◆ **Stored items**
File: src/rtl/csf_pkg.sv
// shared types and constants for the chunked sample fifo
`default_nettype none

package csf_pkg;

    localparam int SAMPLE_W    = 16;
    localparam int LEN_W       = 16;
    localparam int QCOUNT_W    = 13;
    localparam int CAP_W       = 13;
    localparam int MAXC_W      = 7;
    localparam int TDATA_W     = 32;
    localparam int TUSER_IN_W  = 3;
    localparam int TUSER_OUT_W = 3;
    localparam int PAD_W       = TDATA_W - QCOUNT_W - SAMPLE_W;

    localparam logic [CAP_W-1:0]  CAP_RESET  = 13'd4096;
    localparam logic [MAXC_W-1:0] MAXC_RESET = 7'd64;

    typedef enum logic [1:0] {
        REQ_PUSH  = 2'd0,
        REQ_POP   = 2'd1,
        REQ_CLEAR = 2'd2
    } req_t;

    typedef enum logic [2:0] {
        KIND_ACCEPTED    = 3'd0,
        KIND_OVF_START   = 3'd1,
        KIND_OVF_ONGOING = 3'd2,
        KIND_POPPED      = 3'd3,
        KIND_POP_EMPTY   = 3'd4
    } kind_t;

    typedef enum logic {
        CFG_CAPACITY  = 1'b0,
        CFG_MAX_CHUNK = 1'b1
    } cfg_idx_t;

    // commands from the controller to the datapath
    typedef struct packed {
        logic accept;
        logic push_sample;
        logic clear;
        logic cut;
        logic admit;
        logic pop_start;
        logic pop_len;
        logic pop_finish;
    } cmd_t;

    // status from the datapath to the controller
    typedef struct packed {
        logic out_free;
        logic no_chunk;
        logic stream_done;
    } status_t;

endpackage

`default_nettype wire

File: src/rtl/csf_ctrl.sv
// controller state machine of the chunked sample fifo
`default_nettype none

module csf_ctrl (
    input  wire logic            aclk,
    input  wire logic            aresetn,
    input  wire logic            s_tvalid,
    output logic                 s_tready,
    input  wire csf_pkg::req_t   req,
    input  wire logic            first,
    input  wire csf_pkg::status_t status,
    output csf_pkg::cmd_t        cmd
);
    import csf_pkg::*;

    typedef enum logic [5:0] {
        S_IDLE    = 6'b000001,
        S_CUT     = 6'b000010,
        S_ADMIT   = 6'b000100,
        S_POP     = 6'b001000,
        S_POP_LEN = 6'b010000,
        S_STREAM  = 6'b100000
    } state_t;

    state_t state_reg, state_next;
    logic   accept;

    assign s_tready = (state_reg == S_IDLE) && status.out_free;
    assign accept   = s_tvalid && s_tready;

    always_comb begin
        state_next = state_reg;
        cmd        = '0;
        case (state_reg)
            S_IDLE: begin
                if (accept) begin
                    cmd.accept = 1'b1;
                    case (req)
                        REQ_PUSH: begin
                            if (first) begin
                                state_next = S_CUT;
                            end else begin
                                cmd.push_sample = 1'b1;
                            end
                        end
                        REQ_POP: begin
                            state_next = S_POP;
                        end
                        REQ_CLEAR: begin
                            cmd.clear = 1'b1;
                        end
                        default: begin
                        end
                    endcase
                end
            end
            S_CUT: begin
                cmd.cut    = 1'b1;
                state_next = S_ADMIT;
            end
            S_ADMIT: begin
                cmd.admit  = 1'b1;
                state_next = S_IDLE;
            end
            S_POP: begin
                cmd.pop_start = 1'b1;
                state_next    = status.no_chunk ? S_IDLE : S_POP_LEN;
            end
            S_POP_LEN: begin
                cmd.pop_len = 1'b1;
                state_next  = S_STREAM;
            end
            S_STREAM: begin
                if (status.stream_done) begin
                    cmd.pop_finish = 1'b1;
                    state_next     = S_IDLE;
                end
            end
            default: begin
                state_next = S_IDLE;
            end
        endcase
    end

    always_ff @(posedge aclk) begin
        if (!aresetn) begin
            state_reg <= S_IDLE;
        end else begin
            state_reg <= state_next;
        end
    end

endmodule

`default_nettype wire

File: config.mk
export PLATFORM = sky130hd
export DESIGN_NAME = csf_ctrl
export DESIGN_NICKNAME = d
export VERILOG_FILES = /design/src/rtl/csf_pkg.sv /design/src/rtl/csf_ctrl.sv
export SDC_FILE = /design/constraint.sdc
export NUM_CORES = 1
export LEC_CHECK = 0
export BUFFER_PORTS_ARGS = -buffer_cell sky130_fd_sc_hd__clkbuf_2
export CAP_MARGIN = 20
export CORE_AREA = 2 2 39 41
export DETAILED_ROUTE_END_ITERATION = 8
export DIE_AREA = 0 0 41 43
export PLACE_DENSITY = 0.61
export SYNTH_ARGS = -nofsm -noshare
export SYNTH_HDL_FRONTEND = slang
export SYNTH_SLANG_ARGS = --single-unit
File: constraint.sdc
create_clock -name aclk -period 1.33 [get_ports aclk]
set_clock_uncertainty 0.1 [all_clocks]
set_input_delay 0.0665 -clock aclk [delete_from_list [all_inputs] [get_ports aclk]]
set_output_delay 0.0665 -clock aclk [all_outputs]
set_load 0.005 [all_outputs]
; ---- Word level (Yosys, flattened, before mapping)
; Cells that the tools add are included.
[op_classes]
n_eq_ne = 12
n_mux = 17
reduce_logical = 4
[ops]
columns = op, count
row1 = 6-bit case mux with 5 select lines, 1
row2 = 6-bit 2-to-1 mux, 3
row3 = 6-bit case mux with 2 select lines, 1
row4 = 1-bit 2-to-1 mux, 9
row5 = 6-bit by 1-bit equality test with 1-bit output (second input constant), 1
row6 = 6-bit by 2-bit equality test with 1-bit output (second input constant), 1
row7 = 6-bit by 3-bit equality test with 1-bit output (second input constant), 1
row8 = 6-bit by 4-bit equality test with 1-bit output (second input constant), 1
row9 = 6-bit by 5-bit equality test with 1-bit output (second input constant), 1
row10 = 6-bit equality test (second input constant), 1
row11 = 3-bit 2-to-1 mux, 2
row12 = 5-bit 2-to-1 mux, 1
row13 = 2-bit inequality test (second input constant), 2
row14 = 4-bit AND reduction, 1
row15 = 3-bit by 1-bit inequality test with 1-bit output (second input constant), 1
row16 = 3-bit inequality test (second input constant), 1
row17 = 2-bit by 1-bit equality test with 1-bit output (second input constant), 1
row18 = 2-bit equality test (second input constant), 1
row19 = 1-bit logical AND, 2
row20 = 2-bit logical NOT, 1
[word_totals]
word_cells = 34
inputBits = 9
register_bits = 6
out_inout_bits = 9

; ---- Logic depth before layout (Yosys ltp)
[depth]
depth_word = 5
mapped_depth = 3
mapped_depth_nobuf = 3

; ---- Least setup slack after synthesis
; OpenSTA, ideal clock, no wires.
[synth_timing]
kind = reg2reg
startpoint = reg state_reg[5]
endpoint = reg state_reg[0]
t_arrival_ps = 1239
required_ps = 1110
setup_slack_ps = -128
path_stages_with_launch = 4
n_path_buf = 0
period_less_slack_ps = 1458
setup_ps = 120
cell_sequence = dfxtp_1 > or3b_1 > a211o_1 > a211o_1
[synth_between]
elab_chain_len = 5
word_cells_on_any_way = 13
classes_between = eq/ne: 9 / mux: 1 / reduce/logical: 3
[synth_rtl]
columns = item, line
row1 = start: declaration, csf_ctrl.sv:25  ; state_t state_reg, state_next;
row2 = start signal: assignment, csf_ctrl.sv:89  ; state_reg <= state_next;
row3 = 6-bit by 1-bit equality test with 1-bit output, "csf_ctrl.sv:28, csf_ctrl.sv:34"
row4 = 1-bit logical AND, csf_ctrl.sv:28  ; assign s_tready = (state_reg == S_IDLE) && status.out_free;
row5 = 1-bit logical AND, csf_ctrl.sv:29  ; assign accept = s_tvalid && s_tready;
row6 = 2-bit inequality test (no line), --
row7 = 4-bit AND reduction (no line), --
; Several ways; a longest one is shown, not always the timed one.
; A chain may end at the register's enable or synchronous reset.

==> impl_metrics.tcl <==
set metrics [dict create \
    num_io_pins 18 \
    met3_wirelength_um 38 \
    post-route-util 0.572 \
    setup-violations-final 14 \
    grt_start_max_net_pins 6 \
    core-area_sq_um 1380 \
    synth.area.top_cells "dfxtp_1 (32%), nor4b_1 (12%), and3_1 (6.7%)" \
    top_layer_used "met4" \
    std_cell_rows 14 \
    status "complete, but fails checks" \
    final_area_sq_um 792 \
    synth.net_count 54 \
    grt_pass1_vias 480 \
    cts_tree "done" \
    drc 0 \
    synthCells 45 \
    worst_pin_slew_ns 0.294 \
    cts_made_buffers 3 \
    crit_family "simple AND/OR/NAND/NOR gates" \
    htreeDepth 1 \
    syn_area_sq_um 375 \
    ys_ff_latch 6 \
    crit_chain "nor4b_4 > buf_4 > nand4_1 > nor3_2 > buf_2" \
    initial_core_util 0.271 \
    finalPower_uw 443 \
    die_x_um 41 \
    drt_iter0_drc 9 \
    cp.arrival_ns 1.41 \
    powerDensity_nw_per_um2 560 \
    numPortBuffers 17 \
    die_h_um 43 \
    avgSynthCellArea_sq_um 8.34 \
    synth_seq_area_share 0.320 \
    largest_reg_flops 6 \
    crit_required_ns 1.16 \
    area_growth_pct 111 \
    synth_top_cell_by_area "dfxtp_1" \
    drive_gt1_frac 0.628 \
    clock_latency_ns 0.24 \
    hold_viol 0 \
    instances_no_fill 102 \
    maxSlewHeadroom 0.803 \
    worst-path-max-fanout 5 \
    critPathSlowestCell "dfxtp_4" \
    gp_congestion 0.736 \
    worstSetupPathType "reg -> out" \
    vdd_drop_max_mv 0.479 \
    postRouteAntennaNets 0 \
    worstSetupEndpointType "output port" \
    max_freq_mhz 633 \
    vias 510 \
    dp_cells 90 \
    start_kind "flop" \
    rsz0062_at_grt "true" \
    overflow 0 \
    dpl.hpwl_um 850 \
    wl_met1_um 546 \
    dr.pass1.iters 3 \
    synth_top_cell_area_share 0.320 \
    drv_cap 0 \
    finalNetCount 97 \
    grt_use_total 0.154 \
    fin_crit_sh 1.19 \
    netlist-cell-type-count 20 \
    min_period_ns 1.58 \
    wl_um 1290 \
    diodes 0 \
    cts_buffer_depth 2 \
    ys_warn_count 0 \
    wl_per_cell_um 12.6 \
    hold_class "in -> reg" \
    cts_num_sinks 6 \
    violations "setup timing" \
    die_area_sq_um 1760 \
    timing.critical_path.buf_inv 2 \
    p_leak_uw 0.000375 \
    setup_slack_ns -0.251 \
    grt_pass1_wl_um 1860 \
    cts_root_buf "clkbuf_4" \
    via_per_inst 5.00 \
    slew_violations 0 \
    clkTransAtPathRegs_ns 0.04 \
    antenna_found_initial 0 \
    routed-wl-met2_um 691 \
    nFillCells 118 \
    placedInstanceArea_sq_um 578 \
    max_stage_delay_ns 0.36 \
]
[layer usage]
layer | up-vias | global-route usage
met5 | - | 0
met4 | 0 | 0.0800
met3 | 2 | 0.0366
met2 | 9 | 0.241
met1 | 245 | 0.184
li1 | 254 | -
[cells by family after synthesis]
group	count (synthesis)	synth area share
DFF	6	0.320
AOI/OAI and AO/OA	6	0.137
buffers and inverters	6	0.0600
and+or+nand+nor	27	0.483
[worst reg2reg max path, stage by stage, from the launching register on]
cell and delay (ns):
dfxtp_4 0.37, buf_6 0.10, or3b_1 0.35, a211o_1 0.29, a211o_1 0.25
[synthesized netlist by cell type]
| master | n |
|---|---|
| a211o_1 | 2 |
| a31o_2 | 1 |
| and2_1 | 2 |
| and3_1 | 4 |
| dfxtp_1 | 6 |
| inv_1 | 6 |
| nand2b_1 | 1 |
| nand3_1 | 1 |
| nand4_1 | 1 |
| nor2_1 | 4 |
| nor3_1 | 2 |
| nor3b_1 | 2 |
| nor4_1 | 2 |
| nor4b_1 | 5 |
| nor4b_2 | 1 |
| o211a_1 | 1 |
| o211ai_1 | 1 |
| o31ai_1 | 1 |
| or3_1 | 1 |
| or3b_1 | 1 |
[where the power goes]
group / internal [uW] / switching [uW]
Sequential: 180 / 2.81
Clock: 102 / 59.8
Combinational: 54.5 / 44.6
Total: 336 / 107
[final cells by class]
cell class / count / area (sq um) / share of cell area
multi-input cells: 33 / 315 / 0.398
repair buffers: 38 / 280 / 0.354
flip-flops and latches: 6 / 131 / 0.166
clock buffers: 3 / 22.5 / 0.0284
inverters: 6 / 22.5 / 0.0284
well taps: 16 / 20.0 / 0.0253
[per-stage QoR]
stage          setup TNS (ns)  hold slack, ns  worst slack, ns
2_1_floorplan         -0.0845          0.0425          -0.0845
3_3_place_gp           -0.286           0.165          -0.0911
3_5_place_dp           -0.281           0.159           -0.127
4_1_cts                 -1.73          0.0842           -0.251
5_1_grt                 -3.23           0.134           -0.382
6_report                -2.19           0.119           -0.251
[final timing paths]
kind                            depth (start not counted)  slack (ns)           end    startpoint
worst max-delay path                                    5       -0.25        cmd[6]  state_reg[1]
worst min-delay path                                    4        0.12  state_reg[1]        req[0]
worst max register to register                          4       -0.23  state_reg[0]  state_reg[5]
worst min register to register                          3        0.55  state_reg[5]  state_reg[4]
[placed cells by master (no fill, tap or decap), types with 2 or more instances in the layout]
| master | instances |
|---|---|
| clkbuf_2 | 11 |
| buf_4 | 11 |
| inv_1 | 6 |
| buf_6 | 6 |
| dlygate4sd3_1 | 5 |
| buf_2 | 5 |
| nor2_1 | 3 |
| and3_1 | 3 |
| nor4b_2 | 3 |
| clkbuf_4 | 3 |
| dfxtp_2 | 3 |
| nor4b_4 | 2 |
| and2_1 | 2 |
| a211o_1 | 2 |
| dfxtp_4 | 2 |
[timing repair]
action | 4_1_cts | 5_1_grt
setup endpoints to repair | 13 | 14
buffers inserted | 3 | 1
hold buffers | 5 | 0
gates resized for setup | 13 | 17
pin swaps | 7 | 7
endpoints found under the hold margin | 4 | 0
Note: power is estimated with default switching activity, not from simulation.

◆ **Problem details**
Looking back over the data above, restate word for word the lines that begin at the line with "postRouteAntennaNets 0 \" and end at the line with "grt_use_total 0.154 \", inclusive.

◆ **Reply**
    postRouteAntennaNets 0 \
    worstSetupEndpointType "output port" \
    max_freq_mhz 633 \
    vias 510 \
    dp_cells 90 \
    start_kind "flop" \
    rsz0062_at_grt "true" \
    overflow 0 \
    dpl.hpwl_um 850 \
    wl_met1_um 546 \
    dr.pass1.iters 3 \
    synth_top_cell_area_share 0.320 \
    drv_cap 0 \
    finalNetCount 97 \
    grt_use_total 0.154 \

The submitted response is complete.